Page 82 of The Final Straw

"What do you wanna do, Kipp? I'm here, no matter what," Ollie says softly.

"I don't know yet. I need to think and process."

We head home, picking up some sandwiches from Jimmy John's on the way. Back at Ollie's place, we eat in relative silence, the weight of the morning still hanging over us. We talk about anything and everything, trying to distract ourselves from the harsh reality.

But then Van clears his throat, drawing our attention. "I think it's time, now that the trial is over and things will start to settle down for us, to talk about our future. My future with you, Ollie."

Ollie's eyes widen, her breath catching. "Okay," she whispers. "Let's talk."

Chapter 40

Olivia

Van's words hit me like a freight train. My heart stops, then races like it’s trying to win a marathon. I can't handle it if he wants to end this. I won't handle it. I send a silent prayer upwards, begging whoever might be listening not to let this be the moment the other shoe drops.

"I was hesitant about this whole thing," Van admits, his voice wavering. "I'm still not totally sure how it’s going to work long-term."

I feel tears pricking at the corners of my eyes, threatening to spill over. My breath catches in my throat, and my mind races with the implications of his words. But then he looks at me, his eyes softening.

"But I want to keep trying. Stay with you, no matter how that looks. I love you."

His confession washes over me, and the tears finally break free. "I love you," I manage to say. "Always have, always will. I want this to work, and as long as we keep talking and stay open, it can and will work. I know it will."

Kipp and Grady exchange a glance before Kipp speaks. "This is it for us as well. It’s up to you and Van. What do you want?"

I smile through my tears, overwhelmed by the love and support in the room. "I want this so bad. I want all of you. I love you. Each of you. Different, but the same. It's hard to put into words, but I want to be with all of you."

Van nods, his face showing a mix of relief and determination. "It will be a learning curve, and I can't guarantee there won't be jealousy, but we can work through it."

Grady and Kipp surprise the hell out of me. "We should look for a place for us all to live. No point in staying in three different places. It will put us all to the test and we’ll know for sure if we can work as a family unit."

"What about your house?" I ask Kipp.

"It's just a house," he responds with a shrug. "We can sell it, rent it. I don't care. I just want to be where you are."

Van, ever the cautious one, blushes slightly. "Can we do a trial for a few months? I’d hate to give up our places, and God forbid something happens."

“I agree. While I don’t want to doom or have negative thoughts about us, I’d rather be safe than sorry.” I smile softly.

They nod in agreement, and Kipp smiles warmly. "You can stay with us at our place since it is the biggest and we have room for each of you to keep your stuff."

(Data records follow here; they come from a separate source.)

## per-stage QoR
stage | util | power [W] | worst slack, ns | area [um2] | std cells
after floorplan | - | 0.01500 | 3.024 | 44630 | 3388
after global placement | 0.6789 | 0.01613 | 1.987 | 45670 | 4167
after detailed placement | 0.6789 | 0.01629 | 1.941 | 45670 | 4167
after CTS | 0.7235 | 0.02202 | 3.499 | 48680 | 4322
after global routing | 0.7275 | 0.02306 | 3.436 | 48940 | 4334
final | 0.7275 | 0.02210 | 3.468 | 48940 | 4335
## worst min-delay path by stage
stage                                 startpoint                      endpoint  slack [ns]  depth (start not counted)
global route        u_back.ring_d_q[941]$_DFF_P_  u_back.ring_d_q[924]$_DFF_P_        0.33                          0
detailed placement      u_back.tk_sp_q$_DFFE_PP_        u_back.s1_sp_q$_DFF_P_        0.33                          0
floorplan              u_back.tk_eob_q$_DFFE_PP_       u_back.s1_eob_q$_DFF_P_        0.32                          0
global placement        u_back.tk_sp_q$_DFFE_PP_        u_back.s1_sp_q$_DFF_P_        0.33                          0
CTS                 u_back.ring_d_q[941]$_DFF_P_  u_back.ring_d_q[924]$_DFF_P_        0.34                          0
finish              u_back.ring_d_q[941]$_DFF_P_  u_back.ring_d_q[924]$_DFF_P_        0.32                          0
Context: an optimization exercise on an open-source flow, tuned for small area, a short achievable clock period and few clock cycles per item. The choices shown serve that exercise and are no tape-out recipe. Only simulation tests tie the RTL to the original design; equivalence was not proved. Power figures rest on the tool's default switching activity, not on a simulated workload.

Design multitouch_slot_event_decoder_unit, start of the top module:
module multitouch_slot_event_decoder_unit (
    input  logic               i_clk,
    input  logic               i_rst_n,
    input  logic               i_event_valid,
    output logic               o_event_ready,
    input  logic [4:0]         i_event_type,
    input  logic [9:0]         i_event_code,
    input  logic signed [31:0] i_event_value,
    input  logic [31:0]        i_time_seconds,
    input  logic [19:0]        i_time_microseconds,
    output logic               o_result_valid,
    input  logic               i_result_ready,
    output logic               o_result_processed,
    output logic               o_result_slot_index,
    output logic               o_result_slot_valid,
    output logic [15:0]        o_result_slot_x,
    output logic [15:0]        o_result_slot_y,
    output logic [7:0]         o_result_slot_pressure,
    output logic [1:0]         o_result_slot_kind,
    output logic [1:0]         o_result_touch_count,
    output logic [41:0]        o_result_report_time_ms,
    input  logic               i_cfg_valid,
    output logic               o_cfg_ready,
    input  logic [3:0]         i_cfg_index,
    input  logic [11:0]        i_cfg_data
);
For scale: about 2800 cells after synthesis, about 270 flip-flops, about 210 I/O pins.
clock: 9.0 ns
lec_check: 0
abc_area: 1
cap_margin: 20
core_margin: 2
core_utilization: 60
cts_buf_list: sky130_fd_sc_hd__clkbuf_4
setup_slack_margin: 5
slew_margin: 20
standard.sh (not shown) runs the stock make flow with config.mk's settings and CLKGATE_MAP_FILE= SYNTH_SCRIPT=/design/flow/synth_recipe.tcl, a recipe that flattens the netlist after the stock synthesis.
==> flow/flow/run.sh <==
#!/bin/bash
# the standard layout, with the port buffers made from the smallest plain buffer
# (the resizer still upsizes the ones on critical paths)
cp standard.sh standard_sh.log
export BUFFER_PORTS_ARGS="-buffer_cell sky130_fd_sc_hd__buf_1"
bash standard.sh > standard.log 2>&1
Testbench counts at the start, summed over its fixed seeds: cycles 12,044, items 12,012.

One week later, we’re moving into Kipp and Grady’s house. Their place is beautiful, so I have no complaints and it has enough space for all of us to have our own rooms and still come together comfortably in the common areas. Boxes are strewn everywhere, and the house buzzes with the chaotic energy of a new beginning.

Van carries a box labeled ’Books’, his eyes scanning the room as he finds a spot to set it down before he grabs another labeled with his name and disappears. I watch him, my heart swelling with love and gratitude. Despite his initial reservations, he’s here, making this commitment with us.

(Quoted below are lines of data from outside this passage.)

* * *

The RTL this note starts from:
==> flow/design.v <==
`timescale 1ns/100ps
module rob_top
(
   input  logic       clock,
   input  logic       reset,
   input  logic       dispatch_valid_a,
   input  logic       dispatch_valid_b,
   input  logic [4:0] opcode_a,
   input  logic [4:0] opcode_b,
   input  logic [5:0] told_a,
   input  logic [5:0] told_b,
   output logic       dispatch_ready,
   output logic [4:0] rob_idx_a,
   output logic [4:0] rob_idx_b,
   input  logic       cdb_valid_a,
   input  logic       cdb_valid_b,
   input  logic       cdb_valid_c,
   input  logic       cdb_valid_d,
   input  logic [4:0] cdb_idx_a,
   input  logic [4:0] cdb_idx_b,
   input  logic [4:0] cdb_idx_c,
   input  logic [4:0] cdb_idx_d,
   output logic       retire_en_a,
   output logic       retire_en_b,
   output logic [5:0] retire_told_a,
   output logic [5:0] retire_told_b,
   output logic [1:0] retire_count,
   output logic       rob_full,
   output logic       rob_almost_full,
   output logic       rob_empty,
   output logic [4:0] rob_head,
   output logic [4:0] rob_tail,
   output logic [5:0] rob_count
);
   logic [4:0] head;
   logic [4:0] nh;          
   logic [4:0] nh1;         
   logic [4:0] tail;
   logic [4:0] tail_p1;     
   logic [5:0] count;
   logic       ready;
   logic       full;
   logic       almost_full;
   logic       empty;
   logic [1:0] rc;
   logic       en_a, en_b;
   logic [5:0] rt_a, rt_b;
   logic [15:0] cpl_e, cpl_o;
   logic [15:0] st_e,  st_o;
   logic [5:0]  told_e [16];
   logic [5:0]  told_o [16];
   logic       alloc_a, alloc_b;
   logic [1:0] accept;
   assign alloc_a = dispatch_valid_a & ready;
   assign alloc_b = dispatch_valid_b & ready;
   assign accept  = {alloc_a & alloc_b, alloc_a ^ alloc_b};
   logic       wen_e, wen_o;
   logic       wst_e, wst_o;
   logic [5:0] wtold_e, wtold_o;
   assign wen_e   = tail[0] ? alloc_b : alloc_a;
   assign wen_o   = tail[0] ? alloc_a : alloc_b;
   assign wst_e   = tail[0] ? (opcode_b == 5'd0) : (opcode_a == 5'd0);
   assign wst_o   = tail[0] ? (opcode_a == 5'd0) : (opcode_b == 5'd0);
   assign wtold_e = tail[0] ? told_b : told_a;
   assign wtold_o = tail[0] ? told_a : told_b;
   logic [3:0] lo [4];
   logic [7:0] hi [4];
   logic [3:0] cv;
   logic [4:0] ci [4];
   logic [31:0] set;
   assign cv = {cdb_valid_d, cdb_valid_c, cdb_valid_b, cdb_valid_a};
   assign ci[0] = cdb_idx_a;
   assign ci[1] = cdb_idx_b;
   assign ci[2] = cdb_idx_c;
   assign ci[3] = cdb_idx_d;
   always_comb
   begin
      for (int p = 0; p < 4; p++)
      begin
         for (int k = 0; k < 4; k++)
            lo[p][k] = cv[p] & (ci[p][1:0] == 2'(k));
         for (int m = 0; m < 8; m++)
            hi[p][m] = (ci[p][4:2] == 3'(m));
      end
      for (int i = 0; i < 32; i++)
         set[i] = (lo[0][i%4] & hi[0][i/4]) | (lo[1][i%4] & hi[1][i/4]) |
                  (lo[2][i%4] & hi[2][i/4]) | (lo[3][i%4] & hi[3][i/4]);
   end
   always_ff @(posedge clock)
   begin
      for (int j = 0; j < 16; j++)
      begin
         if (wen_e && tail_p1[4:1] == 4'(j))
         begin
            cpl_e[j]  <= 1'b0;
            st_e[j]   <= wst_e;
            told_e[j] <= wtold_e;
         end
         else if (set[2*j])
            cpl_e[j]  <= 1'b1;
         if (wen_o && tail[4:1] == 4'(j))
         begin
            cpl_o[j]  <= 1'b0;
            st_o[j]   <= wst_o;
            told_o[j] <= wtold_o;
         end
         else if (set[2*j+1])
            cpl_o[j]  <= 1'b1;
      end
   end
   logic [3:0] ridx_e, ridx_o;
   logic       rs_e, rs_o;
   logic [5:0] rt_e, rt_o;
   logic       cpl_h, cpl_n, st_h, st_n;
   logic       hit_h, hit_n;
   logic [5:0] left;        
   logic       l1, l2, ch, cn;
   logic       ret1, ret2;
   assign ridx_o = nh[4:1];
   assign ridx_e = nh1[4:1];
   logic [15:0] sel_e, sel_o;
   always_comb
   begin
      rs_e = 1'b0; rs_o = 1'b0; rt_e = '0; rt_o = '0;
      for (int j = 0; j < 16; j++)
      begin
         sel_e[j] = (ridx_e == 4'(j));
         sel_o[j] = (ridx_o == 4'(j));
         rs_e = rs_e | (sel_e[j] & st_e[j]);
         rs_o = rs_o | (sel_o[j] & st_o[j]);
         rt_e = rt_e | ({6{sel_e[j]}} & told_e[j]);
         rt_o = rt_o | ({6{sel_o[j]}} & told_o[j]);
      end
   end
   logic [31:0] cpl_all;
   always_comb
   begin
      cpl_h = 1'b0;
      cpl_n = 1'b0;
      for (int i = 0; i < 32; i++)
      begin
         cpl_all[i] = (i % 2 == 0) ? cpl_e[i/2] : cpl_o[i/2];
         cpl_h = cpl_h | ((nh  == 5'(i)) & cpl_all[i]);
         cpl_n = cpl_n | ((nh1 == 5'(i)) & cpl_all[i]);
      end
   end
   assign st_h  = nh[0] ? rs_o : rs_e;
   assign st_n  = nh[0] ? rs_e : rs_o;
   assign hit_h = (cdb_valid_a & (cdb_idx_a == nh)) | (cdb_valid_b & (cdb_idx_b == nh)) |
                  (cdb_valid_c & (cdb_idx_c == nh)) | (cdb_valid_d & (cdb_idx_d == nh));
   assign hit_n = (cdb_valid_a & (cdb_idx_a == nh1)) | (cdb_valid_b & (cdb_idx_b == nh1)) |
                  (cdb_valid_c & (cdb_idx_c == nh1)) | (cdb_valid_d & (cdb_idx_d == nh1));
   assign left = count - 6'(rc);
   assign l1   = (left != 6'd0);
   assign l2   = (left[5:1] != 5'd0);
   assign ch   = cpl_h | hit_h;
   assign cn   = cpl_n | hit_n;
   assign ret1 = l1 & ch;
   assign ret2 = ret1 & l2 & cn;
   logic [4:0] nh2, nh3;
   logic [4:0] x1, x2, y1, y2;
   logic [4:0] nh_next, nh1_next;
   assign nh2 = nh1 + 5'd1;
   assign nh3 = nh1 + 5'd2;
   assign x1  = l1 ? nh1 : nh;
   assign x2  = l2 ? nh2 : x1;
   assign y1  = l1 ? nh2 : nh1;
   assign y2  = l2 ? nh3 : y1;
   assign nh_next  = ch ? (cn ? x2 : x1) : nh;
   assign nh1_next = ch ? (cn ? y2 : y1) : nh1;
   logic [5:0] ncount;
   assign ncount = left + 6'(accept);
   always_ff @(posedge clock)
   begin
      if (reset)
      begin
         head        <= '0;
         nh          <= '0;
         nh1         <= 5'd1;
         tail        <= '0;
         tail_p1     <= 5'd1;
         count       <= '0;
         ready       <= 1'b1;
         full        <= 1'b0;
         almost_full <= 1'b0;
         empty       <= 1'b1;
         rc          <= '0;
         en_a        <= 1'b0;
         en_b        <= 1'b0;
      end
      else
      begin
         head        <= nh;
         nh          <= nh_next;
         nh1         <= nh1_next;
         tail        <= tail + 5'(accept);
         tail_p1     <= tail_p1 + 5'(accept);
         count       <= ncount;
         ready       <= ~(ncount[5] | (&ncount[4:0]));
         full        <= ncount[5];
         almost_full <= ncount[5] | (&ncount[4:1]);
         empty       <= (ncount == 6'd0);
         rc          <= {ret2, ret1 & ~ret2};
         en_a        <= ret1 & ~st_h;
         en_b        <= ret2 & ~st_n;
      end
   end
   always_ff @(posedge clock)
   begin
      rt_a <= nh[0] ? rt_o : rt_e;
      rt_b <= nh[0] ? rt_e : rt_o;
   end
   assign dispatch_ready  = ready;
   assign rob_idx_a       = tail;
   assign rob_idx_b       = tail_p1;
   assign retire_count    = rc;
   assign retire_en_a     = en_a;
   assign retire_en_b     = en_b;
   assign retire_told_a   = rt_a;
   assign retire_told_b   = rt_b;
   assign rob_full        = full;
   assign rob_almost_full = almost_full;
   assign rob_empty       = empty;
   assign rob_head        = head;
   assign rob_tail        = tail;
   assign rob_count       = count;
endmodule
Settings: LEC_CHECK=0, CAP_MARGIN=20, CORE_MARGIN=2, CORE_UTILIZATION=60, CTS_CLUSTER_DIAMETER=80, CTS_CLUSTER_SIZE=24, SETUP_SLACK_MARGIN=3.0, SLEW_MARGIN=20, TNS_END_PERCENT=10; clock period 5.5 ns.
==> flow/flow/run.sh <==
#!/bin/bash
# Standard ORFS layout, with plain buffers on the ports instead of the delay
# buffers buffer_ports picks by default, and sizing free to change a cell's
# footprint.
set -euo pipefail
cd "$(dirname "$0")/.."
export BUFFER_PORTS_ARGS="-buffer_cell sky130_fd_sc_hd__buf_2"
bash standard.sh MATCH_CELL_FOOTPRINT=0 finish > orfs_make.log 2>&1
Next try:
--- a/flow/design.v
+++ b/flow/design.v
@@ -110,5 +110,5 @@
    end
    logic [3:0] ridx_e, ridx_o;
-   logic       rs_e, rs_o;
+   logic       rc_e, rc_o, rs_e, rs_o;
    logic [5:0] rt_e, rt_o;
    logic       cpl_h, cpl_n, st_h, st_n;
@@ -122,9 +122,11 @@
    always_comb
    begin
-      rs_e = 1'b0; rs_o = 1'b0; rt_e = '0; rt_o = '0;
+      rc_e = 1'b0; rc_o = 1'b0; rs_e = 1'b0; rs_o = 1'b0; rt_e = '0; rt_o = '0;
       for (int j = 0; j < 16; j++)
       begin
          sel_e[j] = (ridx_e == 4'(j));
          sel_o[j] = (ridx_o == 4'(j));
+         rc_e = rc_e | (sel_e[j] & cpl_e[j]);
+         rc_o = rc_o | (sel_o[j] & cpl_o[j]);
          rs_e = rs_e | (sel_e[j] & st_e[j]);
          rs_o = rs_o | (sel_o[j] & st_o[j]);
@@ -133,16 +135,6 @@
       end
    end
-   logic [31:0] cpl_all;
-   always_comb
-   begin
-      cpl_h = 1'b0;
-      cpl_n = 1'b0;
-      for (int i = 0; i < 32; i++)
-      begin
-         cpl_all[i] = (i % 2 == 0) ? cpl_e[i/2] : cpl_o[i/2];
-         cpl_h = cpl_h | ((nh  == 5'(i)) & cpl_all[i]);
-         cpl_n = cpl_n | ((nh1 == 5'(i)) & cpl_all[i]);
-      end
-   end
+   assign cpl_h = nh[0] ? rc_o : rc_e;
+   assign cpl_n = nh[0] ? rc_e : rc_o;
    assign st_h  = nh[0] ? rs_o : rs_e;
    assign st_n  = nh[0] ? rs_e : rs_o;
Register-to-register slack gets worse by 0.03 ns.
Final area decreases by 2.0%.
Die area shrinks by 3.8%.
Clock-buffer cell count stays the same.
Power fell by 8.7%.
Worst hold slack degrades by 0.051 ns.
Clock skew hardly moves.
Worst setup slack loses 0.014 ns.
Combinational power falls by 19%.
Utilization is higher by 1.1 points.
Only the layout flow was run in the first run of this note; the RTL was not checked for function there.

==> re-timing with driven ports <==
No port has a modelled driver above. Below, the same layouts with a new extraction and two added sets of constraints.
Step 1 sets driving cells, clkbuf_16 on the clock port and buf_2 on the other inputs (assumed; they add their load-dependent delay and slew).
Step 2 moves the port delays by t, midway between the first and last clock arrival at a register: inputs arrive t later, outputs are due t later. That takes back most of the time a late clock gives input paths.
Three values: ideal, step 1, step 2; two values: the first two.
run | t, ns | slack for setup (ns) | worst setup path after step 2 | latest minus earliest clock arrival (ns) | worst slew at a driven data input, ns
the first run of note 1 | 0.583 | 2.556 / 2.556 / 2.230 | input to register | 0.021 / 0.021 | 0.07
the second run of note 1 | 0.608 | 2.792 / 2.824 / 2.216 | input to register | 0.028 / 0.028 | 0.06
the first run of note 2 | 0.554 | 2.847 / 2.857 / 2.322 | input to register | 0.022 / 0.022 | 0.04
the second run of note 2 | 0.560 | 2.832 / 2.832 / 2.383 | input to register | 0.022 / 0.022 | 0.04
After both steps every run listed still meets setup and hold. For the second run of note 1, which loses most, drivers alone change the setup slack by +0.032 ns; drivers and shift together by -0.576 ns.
From an optimization exercise on the open Yosys and OpenROAD flow, aimed at small area; shortcuts taken in it are not production practice.
In this exercise RTL edits were held to simulation tests only and were not proved equivalent to the original.
Power and IR drop assume default switching activity.

Design apb_mem_slave, start of the top module:
module apb_mem_slave #(
  parameter int ADDR_WIDTH  = 8,
  parameter int DATA_WIDTH  = 32,
  parameter int STRB_WIDTH  = DATA_WIDTH / 8,
  parameter int MEM_DEPTH   = 64,
  parameter int WAIT_STATES = 2
) (
  input  logic                  pclk,
  input  logic                  preset,
  input  logic [ADDR_WIDTH-1:0] paddr,
  input  logic                  psel,
  input  logic                  penable,
  input  logic                  pwrite,
  input  logic [DATA_WIDTH-1:0] pwdata,
  input  logic [STRB_WIDTH-1:0] pstrb,
  output logic [DATA_WIDTH-1:0] prdata,
  output logic                  pready,
  output logic                  pslverr
);
==> module apb_mem_slave, before the edit <==
module apb_mem_slave #(
  parameter int ADDR_WIDTH  = 8,
  parameter int DATA_WIDTH  = 32,
  parameter int STRB_WIDTH  = DATA_WIDTH / 8,
  parameter int MEM_DEPTH   = 64,
  parameter int WAIT_STATES = 2
) (
  input  logic                  pclk,
  input  logic                  preset,
  input  logic [ADDR_WIDTH-1:0] paddr,
  input  logic                  psel,
  input  logic                  penable,
  input  logic                  pwrite,
  input  logic [DATA_WIDTH-1:0] pwdata,
  input  logic [STRB_WIDTH-1:0] pstrb,
  output logic [DATA_WIDTH-1:0] prdata,
  output logic                  pready,
  output logic                  pslverr
);
  localparam int NPORT = MEM_DEPTH / 4;
  logic       acc1, acc2;           
  logic [1:0] rlo;                  
  logic [3:0] rb;                   
  logic [5:0] rot;                  
  logic [1:0] clr_cnt;              
  logic       clearing;
  logic       in_rng;
  logic       wr_commit;
  logic       pend;                 
  logic       wr_act;
  logic [3:0] wi;                   
  logic [1:0] wlo;                  
  logic [DATA_WIDTH-1:0] wd;        
  logic [STRB_WIDTH-1:0] ws;        
  assign in_rng    = (paddr[7:6] == 2'b00);
  assign pslverr   = !in_rng;
  assign wr_commit = pready && psel && pwrite && in_rng;
  assign wr_act    = wr_commit || pend;
  assign clearing  = preset || (clr_cnt != 2'd0);
  logic [1:0] wph;
  logic       whit;
  assign rot  = {rb - 4'(rlo != 2'd0), rlo};
  assign wph  = wlo + rlo + 2'd1;
  assign whit = wr_act && (wph == 2'd0);
  always_ff @(posedge pclk) begin
    if (preset) begin
      acc1    <= 1'b0;
      acc2    <= 1'b0;
      pready  <= 1'b0;
      rlo     <= '0;
      rb      <= '0;
      clr_cnt <= 2'd3;
      pend    <= 1'b0;
    end else begin
      acc1    <= psel && !penable;
      acc2    <= acc1 && psel;
      pready  <= acc2 && psel;
      rlo     <= rlo + 2'd1;
      if (rlo == 2'd0) rb <= rb + 4'd1;
      if (clr_cnt != 2'd0) clr_cnt <= clr_cnt - 2'd1;
      pend    <= wr_act && !whit;
    end
  end
  always_ff @(posedge pclk) begin
    if (acc2) begin
      wi  <= 4'((paddr[5:0] + rot + 6'd5) >> 2);
      wlo <= paddr[1:0];
      wd <= pwdata;
      ws <= pstrb;
    end
  end
  logic [DATA_WIDTH-1:0] ring [MEM_DEPTH];
  for (genvar p = 0; p < MEM_DEPTH; p++) begin : g_pos
    if (p % 4 == 0) begin : g_port
      logic hit;
      assign hit = whit && (wi == 4'(p / 4));
      for (genvar b = 0; b < STRB_WIDTH; b++) begin : g_byte
        logic [7:0] q, d;
        logic       wen, shf;
        assign wen = !clearing && hit && ws[b];
        assign shf = !clearing && !(hit && ws[b]);
        for (genvar k = 0; k < 8; k++) begin : g_bit
          apb_mem_slave_ao22 u_sel (
            .a1(ring[(p + MEM_DEPTH - 1) % MEM_DEPTH][8*b + k]), .a2(shf),
            .b1(wd[8*b + k]), .b2(wen), .y(d[k])
          );
        end
        always_ff @(posedge pclk) q <= d;
        assign ring[p][8*b +: 8] = q;
      end
    end else begin : g_shift
      logic [DATA_WIDTH-1:0] q;
      always_ff @(posedge pclk) q <= ring[p - 1];
      assign ring[p] = q;
    end
  end
  logic [5:0]       rpos;
  logic [NPORT-1:0] rdec, rsel_now, rsel_nxt, rsel_r, rsel_n;
  logic             any_n, pen_n;
  logic [DATA_WIDTH-1:0] capn;
  logic       at_tap;
  logic [3:0] ridx;
  assign at_tap = in_rng && (paddr[1:0] + rlo == 2'd0);
  assign ridx   = paddr[5:2] + rb;
  assign rpos   = paddr[5:0] + rot;
  always_comb begin
    for (int i = 0; i < NPORT; i++) begin
      rdec[i]     = in_rng && (rpos[5:2] == 4'(i));
      rsel_now[i] = at_tap && (ridx == 4'(i));
      rsel_nxt[(i + 1) % NPORT] = rdec[i] && (rpos[1:0] == 2'd3);
    end
  end
  always_ff @(posedge pclk) rsel_r <= rsel_nxt;
  assign rsel_n = ~(penable ? rsel_r : rsel_now);
  assign any_n  = &rsel_n;
  assign pen_n  = !penable;
  logic [DATA_WIDTH-1:0] cap_d;
  for (genvar k = 0; k < DATA_WIDTH; k++) begin : g_rd
    logic [7:0] t;
    logic [3:0] u;
    logic       v;
    for (genvar j = 0; j < 8; j++) begin : g_pair
      apb_mem_slave_oai22 u_pair (
        .a1(ring[8*j][k]), .a2(rsel_n[2*j]), .b1(ring[8*j + 4][k]), .b2(rsel_n[2*j + 1]),
        .y(t[j])
      );
    end
    for (genvar j = 0; j < 4; j++) begin : g_nor
      apb_mem_slave_nor2 u_nor (.a(t[2*j]), .b(t[2*j + 1]), .y(u[j]));
    end
    apb_mem_slave_nand4 u_or (.a(u), .y(v));
    apb_mem_slave_o21ai u_out (.a1(v), .a2(any_n), .b1(capn[k]), .y(prdata[k]));
    apb_mem_slave_o22a u_cap (.a1(v), .a2(any_n), .b1(capn[k]), .b2(pen_n), .y(cap_d[k]));
  end
  always_ff @(posedge pclk) capn <= cap_d;
endmodule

Kipp is in the kitchen, organizing the pantry with military precision. "Can you believe this is happening?" he asks Grady, who’s busy assembling a bookshelf at the kitchen table.

"I know," Grady replies with a grin. "It feels surreal, but in a good way."

I head to the bedroom I’ve claimed as mine, even though I plan to sleep with them in one of the rooms they’re in each night. I have no desire or plans to sleep alone. I’m unpacking clothes and trying to make the space feel like home; even though, for me, it’s going to be more like a huge walk-in closet and storage. The walls are a neutral color, but I’ve already started thinking about how I can personalize it with art and photos of us.

I stumble upon a plant packed in a box with some other little knick-knacks and grab it, carrying it to Van’s room. "I brought this for your room," I say, smiling. "I thought it might add some life."

"Perfect," he says, taking the plant from me and placing it on the windowsill. "It’s beautiful, just like you."

I blush and step closer, wrapping my arms around his waist. "I’m so happy we’re doing this," I murmur against his shoulder.

"Me too," he replies, holding me tight.